Les méthodes utilisées peuvent être différentes d’une marque à l’autre. Le financement du « client mystère » est fait soit par la marque, soit par le grand magasin quand il s’agit d’un corner [espace de vente réservé à une marque dans un grand magasin]. Plusieurs utilisations sont faites des débriefings des enquêtes : manager les boutiques, manager les vendeurs des boutiques.
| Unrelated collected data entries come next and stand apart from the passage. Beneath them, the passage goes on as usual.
--- src/rtl/nn_pkg.sv ---
// Shared widths, layer codes, default layer sizes and FSM state type for the
// single-neuron MAC sequencer.
package nn_pkg;

    localparam int DATA_W   = 8;
    localparam int WEIGHT_W = 8;
    localparam int BIAS_W   = 16;
    localparam int PROD_W   = 16;
    localparam int ACC_W    = 24;
    localparam int RESULT_W = 8;
    localparam int ADDR_W   = 7;

    // Q2.14 accumulator back to Q1.7
    localparam int ACT_SHIFT = 7;

    localparam logic [1:0] LAYER_L1   = 2'b00;
    localparam logic [1:0] LAYER_L2   = 2'b01;
    localparam logic [1:0] LAYER_OUT  = 2'b10;
    localparam logic [1:0] LAYER_NONE = 2'b11;

    localparam int N_L1_DEFAULT = 62;
    localparam int N_L2_DEFAULT = 10;
    localparam int N_L3_DEFAULT = 10;

    typedef enum logic [1:0] {
        ST_IDLE = 2'd0,
        ST_MAC  = 2'd1,
        ST_BIAS = 2'd2,
        ST_ACT  = 2'd3
    } seq_state_t;

    function automatic logic [ADDR_W-1:0] layer_len(
        input logic [1:0] sel,
        input int         n1,
        input int         n2,
        input int         n3
    );
        case (sel)
            LAYER_L1:  return ADDR_W'(n1);
            LAYER_L2:  return ADDR_W'(n2);
            LAYER_OUT: return ADDR_W'(n3);
            default:   return '0;
        endcase
    endfunction

endpackage

--- src/rtl/neuron_act_sat.sv ---
// Activation stage: rescale the accumulator to Q1.7, optional ReLU, and
// saturate into a signed 8-bit result. Purely combinational.
module neuron_act_sat
    import nn_pkg::*;
(
    input  logic signed [ACC_W-1:0]    acc,
    input  logic                       relu_en,
    output logic signed [RESULT_W-1:0] result
);

    localparam logic signed [ACC_W-1:0] SAT_MAX = ACC_W'(127);
    localparam logic signed [ACC_W-1:0] SAT_MIN = ACC_W'(-128);

    logic signed [ACC_W-1:0] shifted;
    logic signed [ACC_W-1:0] rectified;

    always_comb begin
        shifted   = acc >>> ACT_SHIFT;
        rectified = shifted;
        if (relu_en && shifted < 0) begin
            rectified = '0;
        end

        result = rectified[RESULT_W-1:0];
        if (rectified > SAT_MAX) begin
            result = SAT_MAX[RESULT_W-1:0];
        end else if (rectified < SAT_MIN) begin
            result = SAT_MIN[RESULT_W-1:0];
        end
    end

endmodule

--- src/rtl/neuron_sequencer.sv ---
// Evaluates one neuron: streams N input/weight pairs through a MAC, adds the
// bias, then applies activation and saturation into a held result register.
module neuron_sequencer
    import nn_pkg::*;
#(
    parameter int N_L1 = N_L1_DEFAULT,
    parameter int N_L2 = N_L2_DEFAULT,
    parameter int N_L3 = N_L3_DEFAULT
) (
    input  logic                       clk,
    input  logic                       rst,
    input  logic                       start,
    input  logic [1:0]                 layer_sel,
    input  logic signed [DATA_W-1:0]   data_in,
    input  logic signed [WEIGHT_W-1:0] weight_in,
    input  logic signed [BIAS_W-1:0]   bias_in,
    output logic [ADDR_W-1:0]          addr,
    output logic                       ready,
    output logic signed [RESULT_W-1:0] result
);

    seq_state_t                 state_reg;
    seq_state_t                 state_next;
    logic [ADDR_W-1:0]          count_reg;
    logic [ADDR_W-1:0]          n_reg;
    logic [1:0]                 layer_reg;
    logic signed [ACC_W-1:0]    acc_reg;
    logic signed [RESULT_W-1:0] result_reg;

    logic                       start_ok;
    logic                       mac_last;
    logic signed [PROD_W-1:0]   product;
    logic signed [RESULT_W-1:0] act_out;

    assign start_ok = (state_reg == ST_IDLE) && start && (layer_sel != LAYER_NONE);
    assign mac_last = (count_reg == n_reg - ADDR_W'(1));
    assign product  = data_in * weight_in;

    always_ff @(posedge clk or posedge rst) begin
        if (rst) begin
            state_reg <= ST_IDLE;
        end else begin
            state_reg <= state_next;
        end
    end

    always_comb begin
        state_next = state_reg;
        case (state_reg)
            ST_IDLE: if (start_ok) state_next = ST_MAC;
            ST_MAC:  if (mac_last) state_next = ST_BIAS;
            ST_BIAS: state_next = ST_ACT;
            ST_ACT:  state_next = ST_IDLE;
            default: state_next = ST_IDLE;
        endcase
    end

    // Layer code and length are captured at start so later layer_sel changes are inert.
    always_ff @(posedge clk or posedge rst) begin
        if (rst) begin
            count_reg  <= '0;
            n_reg      <= '0;
            layer_reg  <= LAYER_NONE;
            acc_reg    <= '0;
            result_reg <= '0;
        end else begin
            case (state_reg)
                ST_IDLE: begin
                    if (start_ok) begin
                        layer_reg <= layer_sel;
                        n_reg     <= layer_len(layer_sel, N_L1, N_L2, N_L3);
                        count_reg <= '0;
                        acc_reg   <= '0;
                    end
                end
                ST_MAC: begin
                    acc_reg   <= acc_reg + ACC_W'(product);
                    count_reg <= count_reg + ADDR_W'(1);
                end
                ST_BIAS: begin
                    acc_reg <= acc_reg + ACC_W'(bias_in);
                end
                ST_ACT: begin
                    result_reg <= act_out;
                    count_reg  <= '0;
                end
                default: ;
            endcase
        end
    end

    neuron_act_sat u_act (
        .acc     (acc_reg),
        .relu_en (layer_reg != LAYER_OUT),
        .result  (act_out)
    );

    assign addr   = (state_reg == ST_MAC) ? count_reg : '0;
    assign ready  = (state_reg == ST_IDLE);
    assign result = result_reg;

endmodule

--- config.mk ---
export PLATFORM = sky130hd
export DESIGN_NAME = neuron_sequencer
export DESIGN_NICKNAME = d
export VERILOG_FILES = /design/src/rtl/nn_pkg.sv /design/src/rtl/neuron_act_sat.sv /design/src/rtl/neuron_sequencer.sv
export SDC_FILE = /design/constraint.sdc
export NUM_CORES = 1
export LEC_CHECK = 0
export ABC_AREA = 1
export BUFFER_PORTS_ARGS = -buffer_cell sky130_fd_sc_hd__clkbuf_2
export CORE_ASPECT_RATIO = 2
export CORE_MARGIN = 1
export CORE_UTILIZATION = 45
export CTS_BUF_LIST = sky130_fd_sc_hd__clkbuf_2
export DETAILED_ROUTE_END_ITERATION = 12
export PLACE_DENSITY_LB_ADDON = 0.05
export SLEW_MARGIN = 25
export SYNTH_ARGS = -nofsm -noshare
export SYNTH_HDL_FRONTEND = slang
export SYNTH_SLANG_ARGS = --single-unit
--- constraint.sdc ---
create_clock -name clk -period 13.3 [get_ports clk]
set_input_delay 1.33 -clock clk [delete_from_list [all_inputs] [get_ports clk]]
set_output_delay 1.33 -clock clk [all_outputs]
set_load 0.05 [all_outputs]
==> flow_summary.yaml <==
synth:
  synth_top_family_by_area: "adder cells"
  ys_seq_area_share_pct: 13.0
  postSynthAreaPerCell_sq_um: 6.92
  synth.distinct_cells: 44
  synthFlopType: "dfrtp_1"
  synthAdderAreaFrac_pct: 36.6
  yosysWarnings: 0
  syn_nets: 1481
  yosys.area_share.simple_pct: 30.2
  synthMuxAreaShare_pct: 0
  synth_xor_area_share_pct: 0.909
  netlist_area_sq_um: 8670
  synth_seq_cells: 45
  async_flop_share_pct: 100
  synth_compound_gate_area_share_pct: 6.39
  synth_edf_count: 0
  syn_inst: 1253
floorplan:
  design.core.area_sq_um: 18800
  initial_core_util_pct: 46.1
  pin_count: 53
  die_w_microns: 100
  die_h_microns: 198
  die-area_sq_um: 19900
  core.rowCount: 71
outcome:
  status: "complete, no violations"
layout:
  layout-drive-gt1-share_pct: 7.52
  nets: 1517
  syn2layout_area_growth_pct: 6.36
  utilization_pct: 49.0
  largest_reg_flops: 24
  fin_area_sq_um: 9230
critical_path:
  reg2regPathDepth: 23
  crit_arrival_ps: 6670
  slowest_delay_ps: 870
  r2r_slack_ps: 8510
  r2r_end: "acc_reg[20]"
  crit_required_ps: 13730
  critPathMaxFanout: 16
  startpoint_type: "primary input"
  crit_path_end_kind: "flip-flop"
  cp_common_cell: "nand2_1"
  worst_path_max_delay_cell: "fa_1"
  rr_startpoint: "acc_reg[4]"
  path_cells: "clkbuf_2, nand2_1, clkinv_1, fa_1, fa_1, fa_1, fa_1, ha_1, ha_1, nand2_1, nor2_1, inv_1, nor2_1, nand3_1, nand3_1, nand2_1, nand3_1, nand2_1, nand2_1, nand2_1"
  worst-setup-path-type: "primary input to flip-flop"
grt:
  grt.total_usage_pct: 28.1
  grt_pass1_wl_mm: 41.9
  first_global_vias: 8437
  gr-total-overflow: 0
  use_met3_pct: 1.41
  antenna_found_initial: 1
  grt_use_met2_pct: 56.1
  use_met1_pct: 26.5
  grt_busiest_layer: "met2"
  grt_max_degree: 46
sta:
  finalCritPeriodShare_pct: 46.9
  finalHoldViolations: 0
  fmax_mhz: 160
  maxSlewHeadroom_pct: 40.1
  fin_tns_setup_ps: 0
  whs_ps: 495
  worst_pin_slew_ps: 893
  setup_viol: 0
  skew_ps: 35.3
  rsz0062_at_grt: "no"
  period_needed_ps: 6230
  finalMaxSlewViolations: 0
hold_path:
  min_path_type: "flip-flop to flip-flop"
  hold-path-endpoint: "layer_reg[0]"
  holdPathStages: 2
  hold_path.startpoint: "layer_reg[0]"
placed_design:
  dpl_cell_area_sq_um: 9160
  io_buffer_count: 52
  place.gp.congestion: 0.948
  hpwlAfterDp_mm: 22.6
routing:
  drc: 0
  drt-pass1-iter-count: 5
  wirelength_mm: 25.7
  routed_via_density: 5.05
  drt_iter0_markers: 326
  wl_per_cell_microns: 16.6
  vias: 7810
  ant_nets: 0
clock_network:
  clock_sinks: 45
  cts-hold-fix-buffers: 0
  cts_resized: 0
  cts_root_buffer: "clkbuf_2"
  cts.reportedPaths.clkPinSlew_ps: 260
  numCtsBuffers: 5
  insertion_delay_ps: 490
  htree_levels: 2
  postCtsSetupBuffers: 0
  clock_path_buffers: 2
  cts_tree: "done"
power_and_ir_drop:
  pwr_density_cell_nw_per_um2: 256
  cellLeakagePower_nw: 5.44
  power_mw: 2.36
  ir_drop_uv: 126
run:
  maxCapViolations: 0
-- metrics by stage --
step	cells	setup WS (ps)
floorplan	1253	7470
global placement	1537	6620
detailed placement	1537	6610
CTS	1545	7160
global route	1546	6690
finish	1546	7070
-- metal layers --
metal	part of all wire [%]	vias to the layer above	routed length [microns]
met4	7.2	0	1840
li1	-	3881	-
met1	33	3667	8510
met5	0	-	0
met3	2.0	88	523
met2	58	174	14800
-- cells in the final DEF (no fill, tap or decap), drive strengths merged, types with 3 or more instances in the layout --
cell    synthesis  final
fa            105    105
a21oi          52     52
clkbuf         20     58
or2            11     11
a22o            3      3
dfrtp          43     43
nand3          74     74
xnor2           4      4
o21bai          9      9
nor2           84     84
xor2            5      5
inv           266    264
nand2         405    405
o21ai          28     28
clkinv          1      4
and2            5      5
ha             86     86
nor3           11     11
nand3b          8      8
nand4          16     16
-- power by group --
part	internal (mW)	switching, mW	leakage [nW]
registers	0.181	0.0531	0.572
clock network	0.0322	0.0513	0.0430
logic	0.715	1.33	4.83
-- synth_stat cells, types with 3 or more instances --
cell / n / area share (%)
nand2_1: 398 / 17
inv_1: 262 / 11
fa_1: 105 / 24
ha_1: 86 / 12
nor2_1: 78 / 3.4
nand3_1: 72 / 4.2
a21oi_1: 51 / 2.9
dfrtp_1: 43 / 12
o21ai_0: 25 / 1.4
clkbuf_1: 20 / 0.87
nand4_1: 15 / 1.1
o21bai_1: 9 / 0.78
nand3b_1: 8 / 0.69
nor3_1: 8 / 0.46
or2_2: 7 / 0.50
nand2_2: 6 / 0.43
and2_1: 5 / 0.36
nor2_2: 5 / 0.36
xor2_1: 5 / 0.50
inv_2: 4 / 0.17
or2_1: 4 / 0.29
xnor2_1: 4 / 0.40
a22o_1: 3 / 0.30
o21ai_1: 3 / 0.17
-- worst max-delay path: cells and delay by family --
kind / cells / cell delay [ps]
adders and majority gates: 6 / 3000
buffers and inverters: 3 / 960
and+or+nand+nor: 11 / 1360
-- layout make-up --
class / instances / area [sq um]
clock buffers: 6 / 30.0
clock inverters: 2 / 35.0
fillers: 2034 / 9610
well taps: 255 / 319
inverters: 267 / 1000
repair buffers: 54 / 275
multi-input cells: 916 / 6430
diodes: 1 / 2.50
flip-flops and latches: 45 / 1130
-- worst max-delay path by stage --
stage	start	to	slack (ps)	cells after the start
after floorplan	weight_in[1]	acc_reg[10]	7470	17
after global placement	data_in[7]	acc_reg[21]	6620	22
after detailed placement	data_in[7]	acc_reg[21]	6610	22
after CTS	data_in[7]	acc_reg[21]	7160	22
after global routing	data_in[7]	acc_reg[21]	6690	20
final	data_in[7]	acc_reg[21]	7070	20
-- cell families after synthesis --
family,after synthesis
AND/OR/NAND/NOR,617
XOR/XNOR,9
AO/OA/AOI/OAI,99
adder cells (fa/ha/maj),191
flip-flops,45
buffers and inverters,292
(Power assumes the default switching activity.)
Outil pour améliorer les compétences et la performance du vendeur Le temps de faire les enquêtes sur le terrain, d’administrer, de consolider les résultats, il arrive que le débriefing ait lieu plusieurs mois après le passage du client mystère. Dans certains cas, le contexte n’est pas pris en compte dans le sondage. Par exemple, la chaleur qui règne dans le magasin, parce que la climatisation est tombée en panne ou encore la caisse en panne, c’est dommage, car cela a un impact sur notre performance. Le débriefingest réalisé par la ligne hiérarchique, d’abord le manager du magasin, puis le manager «débriefe» le vendeur (dans le cas où c’est nominatif), mais ce n’est pas toujours le reflet du travail.

J’ai un manager qui soutient ses vendeurs vis-à-vis de la hiérarchie.

Le management dans le magasin Quand je suis arrivée, j’ai suivi une formation de « terrain ». J’ai suivi et observé une vendeuse pendant une journée. L’adjointe du magasin m’a expliqué des choses et j’ai pris mon poste. L’accent a été mis sur une image impeccable au regard de la marque et une tenue impeccable, de même pour les cheveux et les ongles. En fonction des marques et du lieu de travail (cornerou boutique) nous sommes habillées aux couleurs de la marque.

Le manager communique à l’équipe un chiffre d’affaires par mois et par saison. Nous avons une prime collective mais pas de prime individuelle, même si le manager attribue un chiffre d’affaires individuel. Il y a un équilibre qui se fait à l’année réparti au prorata du temps de travail et du potentiel du vendeur.

Dans notre magasin, quand il n’y a pas de clients, notre manager pallie à l’ennui : elle nous forme sur a connaissance des produits, le merchandising, les matières, la symbolique des collections (working girl, chic…). Elle organise cela sous forme d’atelier ou de jeu.

En période chargée, comme à Noël ou pendant les soldes, l’organisation de l’équipe de vente est adaptée. Par exemple, chacun a un rôle défini et s’y tient : il y a une zone pour chacun.

Les vendeurs se répartissent entre trois types de profil : les vendeurs qui font ce métier par défaut, les étudiants et une partie qui fait ce métier par vocation. Ce n’est pas forcément un métier difficile d’accès (niveau d’études) mais il est difficile dans son exercice : 

• physiquement : on est debout toute la journée, on porte des charges ;
• il requiert de la constance durant toute une journée : avoir le sourire, faire face aux clients désagréables, par exemple, des familles avec des enfants qui touchent aux produits et les font tomber, les parents disent : « laisse, c’est son travail… » ;
• des conditions de travail (chaleur, froid…).